After this add-on is installed, you can create NPU nodes to enable quick, efficient inference and image recognition.

Prerequisites

  • You have added the accelerator/huawei-npu label to the node where huawei-npu to be installed. The label value can be empty.
  • To make this add-on run on an Ascend Snt9 device, you need to install Volcano first.

Constraints

  • This add-on can only be installed in on-premises clusters v1.28 or later.
  • Only Arm and Huawei Cloud EulerOS 2.0 are supported.
  • Only Ascend Snt9 NPUs are supported.
  • Ascend Snt9 devices require the use of Volcano, and each container supports only 1, 2, 4, or 8 NPUs for scheduling.

Installing the Add-on

  1. Log in to the UCS console and choose Fleets. Then, click the cluster name to access the cluster console. In the navigation pane, choose Add-ons. On the displayed page, locate huawei-npu and click Install.
  2. Configure the NPU parameters. You are advised to retain the default values, which can satisfy most scenarios and require no changes.
  3. Click Install.

    Figure 1 Installing huawei-npu

  • Before installing huawei-npu, ensure that Volcano has been installed.
  • After the NPU driver is installed on a node, restart that node for the driver to take effect. For details about how to check whether the driver is installed, see How to Check Whether the NPU Driver Has Been Installed on a Node.
  • Uninstalling this add-on does not automatically delete the installed NPU driver. You need to manually uninstall the NPU driver to delete related resources.

Upgrading the Add-on

  1. Log in to the UCS console and choose Fleets. Click the cluster name to access the cluster console. In the navigation pane, choose Add-ons.
  2. Locate huawei-npu in Add-ons Installed. If there is "New version available" next to the version label, click Upgrade.
  3. Configure basic information and select the version.
  4. Click Upgrade.

Uninstalling the Add-on

  1. Log in to the UCS console and choose Fleets. Click the cluster name to access the cluster console. In the navigation pane, choose Add-ons.
  2. Locate huawei-npu in Add-ons Installed and click Uninstall.
  3. In the displayed dialog box, click Yes.

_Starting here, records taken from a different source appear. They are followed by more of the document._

### src/rtl/rr_adc_sampler.sv
module rr_adc_sampler #(
    parameter int CLK_DIV   = 4,
    parameter int GAP_SCLKS = 2
) (
    input  logic        clk,
    input  logic        rst_n,
    input  logic        enable,
    input  logic [1:0]  mode,
    input  logic        sdi,
    output logic        sclk,
    output logic        cs_n,
    output logic [2:0]  cs_code,
    input  logic [2:0]  rd_addr,
    output logic [15:0] rd_data,
    output logic [7:0]  valid
);
    import rrs_pkg::*;

    localparam int GAP_CYC = GAP_SCLKS * CLK_DIV;
    localparam int GW      = $clog2(GAP_CYC + 1);

    state_e              state_q, state_d;
    mode_e               mode_q;
    logic [2:0]          ch_q;
    logic [4:0]          bit_cnt_q;
    logic [GW-1:0]       gap_cnt_q;
    logic [SAMPLE_W-1:0] shreg_q;
    logic                rise, fall;
    logic                wr_en;
    logic [SAMPLE_W-1:0] wr_data;
    logic                gap_done;

    assign gap_done = (gap_cnt_q == GW'(GAP_CYC - 1));

    rrs_sclk_gen #(.CLK_DIV(CLK_DIV)) u_sclk (
        .clk   (clk),
        .rst_n (rst_n),
        .run   (state_q == ST_SHIFT),
        .sclk  (sclk),
        .rise  (rise),
        .fall  (fall)
    );

    // Next-state logic
    always_comb begin
        state_d = state_q;
        unique case (state_q)
            ST_IDLE:   if (enable) state_d = ST_SHIFT;
            ST_SHIFT:  if (fall && bit_cnt_q == frame_clocks(mode_q)) state_d = ST_COMMIT;
            ST_COMMIT: state_d = ST_GAP;
            ST_GAP:    if (gap_done) state_d = enable ? ST_SHIFT : ST_IDLE;
        endcase
    end

    // State register
    always_ff @(posedge clk or negedge rst_n) begin
        if (!rst_n) state_q <= ST_IDLE;
        else        state_q <= state_d;
    end

    // Datapath registers
    always_ff @(posedge clk or negedge rst_n) begin
        if (!rst_n) begin
            mode_q    <= MODE_QUAD12;
            ch_q      <= '0;
            bit_cnt_q <= '0;
            gap_cnt_q <= '0;
            shreg_q   <= '0;
        end else begin
            if (state_q == ST_IDLE) begin
                mode_q <= mode_e'(mode);
                ch_q   <= '0;
            end
            if (state_q == ST_COMMIT)
                ch_q <= (ch_q == last_channel(mode_q)) ? 3'd0 : ch_q + 3'd1;
            if (state_q != ST_SHIFT) bit_cnt_q <= '0;
            else if (rise)           bit_cnt_q <= bit_cnt_q + 5'd1;
            if (rise) shreg_q <= {shreg_q[SAMPLE_W-2:0], sdi};
            gap_cnt_q <= (state_q == ST_GAP) ? gap_cnt_q + 1'b1 : '0;
        end
    end

    // Output decode
    always_comb begin
        cs_n    = (state_q != ST_SHIFT);
        cs_code = (mode_q == MODE_QUAD12) ? {1'b0, ch_q[1:0]} : ch_q;
        wr_en   = (state_q == ST_COMMIT);
        wr_data = shreg_q & keep_mask(mode_q);
    end

    rrs_result_bank #(.NUM_CH(MAX_CH), .DATA_W(SAMPLE_W)) u_bank (
        .clk     (clk),
        .rst_n   (rst_n),
        .wr_en   (wr_en),
        .wr_ch   (ch_q),
        .wr_data (wr_data),
        .rd_addr (rd_addr),
        .rd_data (rd_data),
        .valid   (valid)
    );
endmodule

Installing an Ascend NPU Driver

Ensure that the Ascend NPU has been allocated to a node, confirm the device model, download the driver from the Ascend official community, and install it by referring to the installation guide.

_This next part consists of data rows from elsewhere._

**src/rtl/stair_pkg.sv**
```systemverilog
package stair_pkg;
  localparam int GATE_W = 7;
  localparam int LVL_W  = 3;

  typedef logic signed [LVL_W-1:0] lvl_t;

  // bit k drives switch Q(k+1)
  function automatic logic [GATE_W-1:0] gate_map(input lvl_t l);
    logic [GATE_W-1:0] g;
    case (l)
      3'sd1:   g = 7'b000_1001;
      3'sd2:   g = 7'b001_1001;
      3'sd3:   g = 7'b100_1001;
      -3'sd1:  g = 7'b000_0110;
      -3'sd2:  g = 7'b001_0110;
      -3'sd3:  g = 7'b100_0110;
      default: g = '0;
    endcase
    return g;
  endfunction
endpackage

```
**src/rtl/stair_phase_acc.sv**
```systemverilog
module stair_phase_acc #(
  parameter int PHASE_W = 32
) (
  input  logic               clk,
  input  logic               rst_n,
  input  logic               en_i,
  input  logic [PHASE_W-1:0] inc_i,
  output logic [PHASE_W-1:0] phase_o,
  output logic               wrap_o
);
  logic [PHASE_W-1:0] acc_q, acc_d;
  logic               wrap_q, wrap_d;
  logic [PHASE_W:0]   sum;

  always_comb begin
    sum = {1'b0, acc_q} + {1'b0, inc_i};
    if (en_i) begin
      acc_d  = sum[PHASE_W-1:0];
      wrap_d = sum[PHASE_W];
    end else begin
      acc_d  = '0;
      wrap_d = 1'b0;
    end
  end

  always_ff @(posedge clk or negedge rst_n) begin
    if (!rst_n) begin
      acc_q  <= '0;
      wrap_q <= 1'b0;
    end else begin
      acc_q  <= acc_d;
      wrap_q <= wrap_d;
    end
  end

  assign phase_o = acc_q;
  assign wrap_o  = wrap_q;

  assert_disable_clears_R8: assert property (@(posedge clk) disable iff (!rst_n)
    !en_i |=> (acc_q == '0 && !wrap_q));
endmodule

```
**src/rtl/stair_level_slicer.sv**
```systemverilog
module stair_level_slicer
  import stair_pkg::*;
#(
  parameter int               PHASE_W = 32,
  parameter logic [PHASE_W-1:0] TH1   = 32'd104589017,
  parameter logic [PHASE_W-1:0] TH2   = 32'd342268349,
  parameter logic [PHASE_W-1:0] TH3   = 32'd655453744
) (
  input  logic [PHASE_W-1:0] phase_i,
  output lvl_t               level_o
);
  localparam int NSTEP = 3;
  localparam int FW    = PHASE_W - 1;
  localparam logic [FW-1:0] QTR = FW'(1) << (PHASE_W - 2);
  localparam logic [NSTEP-1:0][PHASE_W-1:0] TH = {TH3, TH2, TH1};

  logic [FW-1:0]    fold;
  logic [NSTEP-1:0] hit;
  logic [1:0]       mag;

  always_comb begin
    if (phase_i[PHASE_W-2])
      fold = QTR - {2'b00, phase_i[PHASE_W-3:0]};
    else
      fold = {2'b00, phase_i[PHASE_W-3:0]};
  end

  for (genvar i = 0; i < NSTEP; i++) begin : g_cmp
    assign hit[i] = ({1'b0, fold} >= TH[i]);
  end

  always_comb begin
    mag = '0;
    for (int i = 0; i < NSTEP; i++)
      if (hit[i]) mag = mag + 2'd1;
    if (phase_i[PHASE_W-1])
      level_o = -$signed({1'b0, mag});
    else
      level_o = $signed({1'b0, mag});
  end
endmodule

```
**src/rtl/stair_deadtime.sv**
```systemverilog
module stair_deadtime
  import stair_pkg::*;
#(
  parameter int DT_W = 8
) (
  input  logic              clk,
  input  logic              rst_n,
  input  logic              en_i,
  input  logic [DT_W-1:0]   dead_i,
  input  logic [GATE_W-1:0] goal_i,
  output logic [GATE_W-1:0] gate_o
);
  logic [GATE_W-1:0] prev_q, prev_d, g_q, g_d;
  logic [DT_W-1:0]   cnt_q, cnt_d;
  logic              pend_q, pend_d;

  always_comb begin
    prev_d = goal_i;
    g_d    = g_q;
    cnt_d  = cnt_q;
    pend_d = pend_q;
    if (!en_i) begin
      prev_d = '0;
      g_d    = '0;
      cnt_d  = '0;
      pend_d = 1'b0;
    end else if (goal_i != prev_q) begin
      if (dead_i == '0) begin
        g_d    = goal_i;
        pend_d = 1'b0;
      end else begin
        g_d    = g_q & goal_i;
        cnt_d  = dead_i - 1'b1;
        pend_d = 1'b1;
      end
    end else if (pend_q) begin
      if (cnt_q == '0) begin
        g_d    = goal_i;
        pend_d = 1'b0;
      end else begin
        cnt_d = cnt_q - 1'b1;
      end
    end
  end

  always_ff @(posedge clk or negedge rst_n) begin
    if (!rst_n) begin
      prev_q <= '0;
      g_q    <= '0;
      cnt_q  <= '0;
      pend_q <= 1'b0;
    end else begin
      prev_q <= prev_d;
      g_q    <= g_d;
      cnt_q  <= cnt_d;
      pend_q <= pend_d;
    end
  end

  assign gate_o = g_q;

  // upper and lower leg pairs, and the two source-stacking switches, never together
  assert_no_shoot_through_R4: assert property (@(posedge clk) disable iff (!rst_n)
    !((g_q[0] | g_q[3]) & (g_q[1] | g_q[2])) && !(g_q[4] & g_q[6]));

  assert_turn_on_after_dead_R6: assert property (@(posedge clk) disable iff (!rst_n)
    (|(g_q & ~$past(g_q))) |-> ($past(pend_q) || $past(dead_i) == '0));
endmodule

```
**src/rtl/stair_gate_seq.sv**
```systemverilog
module stair_gate_seq
  import stair_pkg::*;
#(
  parameter int                 PHASE_W = 32,
  parameter int                 DT_W    = 8,
  parameter logic [PHASE_W-1:0] TH1     = 32'd104589017,
  parameter logic [PHASE_W-1:0] TH2     = 32'd342268349,
  parameter logic [PHASE_W-1:0] TH3     = 32'd655453744
) (
  input  logic               clk,
  input  logic               rst_n,
  input  logic               en,
  input  logic [PHASE_W-1:0] phase_inc,
  input  logic [DT_W-1:0]    dead_cycles,
  output logic [6:0]         gate_o,
  output logic signed [2:0]  level_o,
  output logic               cycle_start_o
);
  logic              rs_meta_q, rs_n;
  logic [PHASE_W-1:0] phase;
  lvl_t              slice_lvl, lvl_q, lvl_d;
  logic [GATE_W-1:0] goal;

  // asynchronous assertion, synchronous release
  always_ff @(posedge clk or negedge rst_n) begin
    if (!rst_n) begin
      rs_meta_q <= 1'b0;
      rs_n      <= 1'b0;
    end else begin
      rs_meta_q <= 1'b1;
      rs_n      <= rs_meta_q;
    end
  end

  stair_phase_acc #(.PHASE_W(PHASE_W)) u_acc (
    .clk(clk), .rst_n(rs_n), .en_i(en), .inc_i(phase_inc),
    .phase_o(phase), .wrap_o(cycle_start_o)
  );

  stair_level_slicer #(.PHASE_W(PHASE_W), .TH1(TH1), .TH2(TH2), .TH3(TH3)) u_slice (
    .phase_i(phase), .level_o(slice_lvl)
  );

  always_comb lvl_d = en ? slice_lvl : lvl_t'(0);

  always_ff @(posedge clk or negedge rs_n) begin
    if (!rs_n) lvl_q <= '0;
    else       lvl_q <= lvl_d;
  end

  assign goal = gate_map(lvl_q);

  stair_deadtime #(.DT_W(DT_W)) u_dead (
    .clk(clk), .rst_n(rs_n), .en_i(en), .dead_i(dead_cycles),
    .goal_i(goal), .gate_o(gate_o)
  );

  assign level_o = lvl_q;

  assert_zero_level_all_off_R5: assert property (@(posedge clk) disable iff (!rs_n)
    (lvl_q == 0 && $past(lvl_q) == 0) |-> (gate_o == '0));
endmodule

```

After the installation is complete, run the following command to check all chips in the /dev directory of the node:

ls -l /dev/davinci*

Run the following command to check whether the driver is loaded:

npu-smi info

If information similar to the following is displayed, the driver has been loaded successfully. Otherwise, the driver failed to load. If the driver failed to load, you can contact Huawei technical support.

How to Check Whether the NPU Driver Has Been Installed on a Node

After ensuring that the driver is successfully installed on a node, restart that node for the driver to take effect. Otherwise, the driver cannot take effect and NPU resources are unavailable. To check whether the driver is installed, perform the following operations:

Log in to the UCS console and choose Fleets. Then, click the cluster name to access the cluster console. In the navigation pane, choose Add-ons. On the displayed page, click the add-on name to view the add-on instance list. Each instance is in the Running state.

If the node is restarted before the NPU driver is installed, the driver installation may fail, and a message is displayed on the Nodes page indicating that the Ascend driver is not ready. In this case, uninstall the NPU driver from the node and restart the node to reinstall the NPU driver. After confirming that the driver is installed, restart the node.